Directions for this task:
The reply has to be a number alone, equal to how many lines in the entries below hold the string "multiplier".

--- Data to process Enclosed Below ---

--- src/nat_cfg.sv ---
// ---------------------------------------------------------------------------
// NAT configuration register
// APB slave holding the translation mode.
// ---------------------------------------------------------------------------
module nat_cfg (
    input  logic                        aclk,
    input  logic                        aresetn,
    input  logic                        psel,
    input  logic                        penable,
    input  logic                        pwrite,
    input  logic [nat_pkg::PADDR_W-1:0] paddr,
    input  logic [31:0]                 pwdata,
    output logic [31:0]                 prdata,
    output logic                        pready,
    output nat_pkg::nat_cfg_t           cfg
);

    logic [2:0] mode_reg;
    logic [2:0] mode_next;
    logic       wr_hit;

    assign pready = 1'b1;
    assign wr_hit = psel && penable && pwrite && (paddr[2] == nat_pkg::REG_NAT_MODE);

    always_comb begin
        mode_next = mode_reg;
        if (wr_hit) begin
            mode_next = pwdata[2:0];
        end
    end

    always_ff @(posedge aclk) begin
        if (!aresetn) begin
            mode_reg <= nat_pkg::MODE_NONE;
        end else begin
            mode_reg <= mode_next;
        end
    end

    assign prdata = (paddr[2] == nat_pkg::REG_NAT_MODE) ? {29'd0, mode_reg} : 32'd0;
    assign cfg.nat_mode = mode_reg;

endmodule
===== config.mk =====
export PLATFORM = sky130hd
export DESIGN_NAME = moisture_sample_qualifier_core
export DESIGN_NICKNAME = d
export VERILOG_FILES = /design/src/hw/rtl/msq_pkg.sv /design/src/hw/rtl/msq_div.sv /design/src/hw/rtl/msq_datapath.sv /design/src/hw/rtl/msq_ctrl.sv /design/src/hw/rtl/moisture_sample_qualifier_core.sv
export VERILOG_INCLUDE_DIRS = /design/src /design/src/hw/rtl
export SDC_FILE = /design/constraint.sdc
export NUM_CORES = 1
export LEC_CHECK = 0
export BUFFER_PORTS_ARGS = -buffer_cell sky130_fd_sc_hd__buf_2
export CAP_MARGIN = 10
export CORE_UTILIZATION = 36
export CTS_BUF_LIST = sky130_fd_sc_hd__clkbuf_8 sky130_fd_sc_hd__clkbuf_16
export CTS_CLUSTER_DIAMETER = 80
export DETAILED_ROUTE_END_ITERATION = 16
export PLACE_DENSITY = 0.48
export RECOVER_POWER = 50
export SYNTH_ARGS = -nofsm -noshare
export SYNTH_HDL_FRONTEND = slang
export SYNTH_SLANG_ARGS = --single-unit

===== constraint.sdc =====
create_clock -name aclk -period 7.1 [get_ports aclk]
set_input_delay 1.42 -clock aclk [delete_from_list [all_inputs] [get_ports aclk]]
set_output_delay 1.42 -clock aclk [all_outputs]
set_load 0.03 [all_outputs]
<file path="config.mk">
export PLATFORM = sky130hd
export DESIGN_NAME = cpu8_logic_instruction_unit
export DESIGN_NICKNAME = d
export VERILOG_FILES = /design/src/rtl/cliu_pkg.sv /design/src/rtl/cliu_exec.sv /design/src/rtl/cpu8_logic_instruction_unit.sv
export SDC_FILE = /design/constraint.sdc
export NUM_CORES = 1
export LEC_CHECK = 0
export BUFFER_PORTS_ARGS = -buffer_cell sky130_fd_sc_hd__clkbuf_2
export CORE_MARGIN = 1
export CORE_UTILIZATION = 50
export DETAILED_ROUTE_END_ITERATION = 6
export GPL_ROUTABILITY_DRIVEN = 0
export PLACE_DENSITY = 0.74
export SLEW_MARGIN = 25
export SYNTH_ARGS = -nofsm -noshare
export SYNTH_HDL_FRONTEND = slang
export SYNTH_HIERARCHICAL = 1
export SYNTH_SLANG_ARGS = --single-unit
</file>
<file path="constraint.sdc">
create_clock -name clock -period 5.6 [get_ports clock]
set_input_delay 1.12 -clock clock [delete_from_list [all_inputs] [get_ports clock]]
set_output_delay 1.12 -clock clock [all_outputs]
set_load 0.02 [all_outputs]
</file>
==> config.mk <==
export PLATFORM = sky130hd
export DESIGN_NAME = temp_humidity_compensation
export DESIGN_NICKNAME = d
export VERILOG_FILES = /design/src/rtl/core/thc_pkg.sv /design/src/rtl/core/temp_humidity_compensation.sv /design/src/rtl/core/thc_mul.sv /design/src/rtl/core/thc_ctrl.sv
export SDC_FILE = /design/constraint.sdc
export NUM_CORES = 2
export LEC_CHECK = 0
export ABC_AREA = 1
export BUFFER_PORTS_ARGS = -buffer_cell sky130_fd_sc_hd__buf_2
export CELL_PAD_IN_SITES_DETAIL_PLACEMENT = 1
export CELL_PAD_IN_SITES_GLOBAL_PLACEMENT = 1
export CORE_MARGIN = 1.5
export CORE_UTILIZATION = 40
export CTS_CLUSTER_DIAMETER = 30
export DETAILED_ROUTE_END_ITERATION = 8
export GPL_TIMING_DRIVEN = 1
export PLACE_DENSITY_LB_ADDON = 0.1
export SLEW_MARGIN = 15
export SYNTH_ARGS = -nofsm -noshare
export SYNTH_HDL_FRONTEND = slang
export SYNTH_SLANG_ARGS = --single-unit
==> constraint.sdc <==
create_clock -name aclk -period 9 [get_ports aclk]
set_input_delay 0.9 -clock aclk [delete_from_list [all_inputs] [get_ports aclk]]
set_output_delay 0.9 -clock aclk [all_outputs]
set_load 0.02 [all_outputs]
==> src/rtl/core/thc_pkg.sv <==
// Shared types and constants for the temperature and humidity compensation block.
// No dependencies; imported by every module of the block.
package thc_pkg;

    localparam int RAW_W      = 20;
    localparam int VALUE_W    = 18;
    localparam int WORD_W     = 32;
    localparam int CFG_IDX_W  = 4;
    localparam int CFG_DATA_W = 24;

    typedef logic signed [WORD_W-1:0] word_t;

    typedef struct packed {
        logic [15:0] t1;
        logic [15:0] t2;
        logic [15:0] t3;
        logic [7:0]  h1;
        logic [15:0] h2;
        logic [7:0]  h3;
        logic [23:0] h4_h5;
        logic [7:0]  h6;
    } thc_cfg_t;

    typedef struct packed {
        logic  en;
        word_t a;
        word_t b;
    } thc_mul_req_t;

    typedef struct packed {
        logic               valid;
        logic               kind;
        logic [VALUE_W-1:0] value;
    } thc_res_t;

endpackage

==> src/rtl/core/temp_humidity_compensation.sv <==
// Top level of the temperature and humidity compensation block: calibration
// registers, output register, sequencer and shared multiplier.
// Depends on thc_pkg, thc_ctrl and thc_mul.
//
// Usage:
//   Calibration registers are written on the cfg_ channel (index 0..7, data
//   masked to the register width, higher indexes ignored); cfg_ready is
//   always high. Write them only while no item is in flight.
//   Input items (s_func, s_raw_sample) enter on the s_ channel; s_func 0 is a
//   temperature sample, 1 a humidity sample. Each item gives one result item
//   (m_kind, m_value) on the m_ channel.
//   Temperature items take 3 passes through the shared multiplier, humidity
//   items 8 passes; each pass is an issue state and a writeback state, with a
//   set-up state before the first pass and a hand-over state after the last.
//   s_ready is low while an item is being worked on, so a new item is taken
//   only after the previous result has been handed over to the output register.
//   A finished result waits in the output register; the next item is taken
//   meanwhile, and its result holds in the sequencer until the register frees.
//   Reset clears all calibration registers, the fine temperature and the
//   output valid flag; a humidity item before any temperature item uses zero.
module temp_humidity_compensation (
    input  logic                                aclk,
    input  logic                                aresetn,
    input  logic                                s_valid,
    output logic                                s_ready,
    input  logic                                s_func,
    input  logic [thc_pkg::RAW_W-1:0]           s_raw_sample,
    output logic                                m_valid,
    input  logic                                m_ready,
    output logic                                m_kind,
    output logic signed [thc_pkg::VALUE_W-1:0]  m_value,
    input  logic                                cfg_valid,
    output logic                                cfg_ready,
    input  logic [thc_pkg::CFG_IDX_W-1:0]       cfg_index,
    input  logic [thc_pkg::CFG_DATA_W-1:0]      cfg_data
);
    import thc_pkg::*;

    localparam logic [CFG_IDX_W-1:0] REG_T1    = 4'd0;
    localparam logic [CFG_IDX_W-1:0] REG_T2    = 4'd1;
    localparam logic [CFG_IDX_W-1:0] REG_T3    = 4'd2;
    localparam logic [CFG_IDX_W-1:0] REG_H1    = 4'd3;
    localparam logic [CFG_IDX_W-1:0] REG_H2    = 4'd4;
    localparam logic [CFG_IDX_W-1:0] REG_H3    = 4'd5;
    localparam logic [CFG_IDX_W-1:0] REG_H4_H5 = 4'd6;
    localparam logic [CFG_IDX_W-1:0] REG_H6    = 4'd7;

    thc_cfg_t           cfg_reg;
    thc_mul_req_t       mul_req;
    word_t              mul_prod;
    thc_res_t           res;
    logic               res_ready;
    logic               m_valid_reg;
    logic               m_kind_reg;
    logic [VALUE_W-1:0] m_value_reg;

    assign cfg_ready = 1'b1;

    always_ff @(posedge aclk) begin
        if (!aresetn) begin
            cfg_reg <= '0;
        end else if (cfg_valid) begin
            unique case (cfg_index)
                REG_T1:    cfg_reg.t1    <= cfg_data[15:0];
                REG_T2:    cfg_reg.t2    <= cfg_data[15:0];
                REG_T3:    cfg_reg.t3    <= cfg_data[15:0];
                REG_H1:    cfg_reg.h1    <= cfg_data[7:0];
                REG_H2:    cfg_reg.h2    <= cfg_data[15:0];
                REG_H3:    cfg_reg.h3    <= cfg_data[7:0];
                REG_H4_H5: cfg_reg.h4_h5 <= cfg_data[23:0];
                REG_H6:    cfg_reg.h6    <= cfg_data[7:0];
                default:   cfg_reg       <= cfg_reg;
            endcase
        end
    end

    thc_ctrl u_ctrl (
        .aclk      (aclk),
        .aresetn   (aresetn),
        .in_valid  (s_valid),
        .in_ready  (s_ready),
        .in_func   (s_func),
        .in_raw    (s_raw_sample),
        .cfg       (cfg_reg),
        .mul_req   (mul_req),
        .mul_prod  (mul_prod),
        .res       (res),
        .res_ready (res_ready)
    );

    thc_mul u_mul (
        .aclk (aclk),
        .req  (mul_req),
        .prod (mul_prod)
    );

    assign res_ready = !m_valid_reg || m_ready;

    always_ff @(posedge aclk) begin
        if (!aresetn) begin
            m_valid_reg <= 1'b0;
        end else if (res_ready) begin
            m_valid_reg <= res.valid;
            if (res.valid) begin
                m_kind_reg  <= res.kind;
                m_value_reg <= res.value;
            end
        end
    end

    assign m_valid = m_valid_reg;
    assign m_kind  = m_kind_reg;
    assign m_value = $signed(m_value_reg);

endmodule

--- End of Enclosed Data to process ---

Answer for the task:
2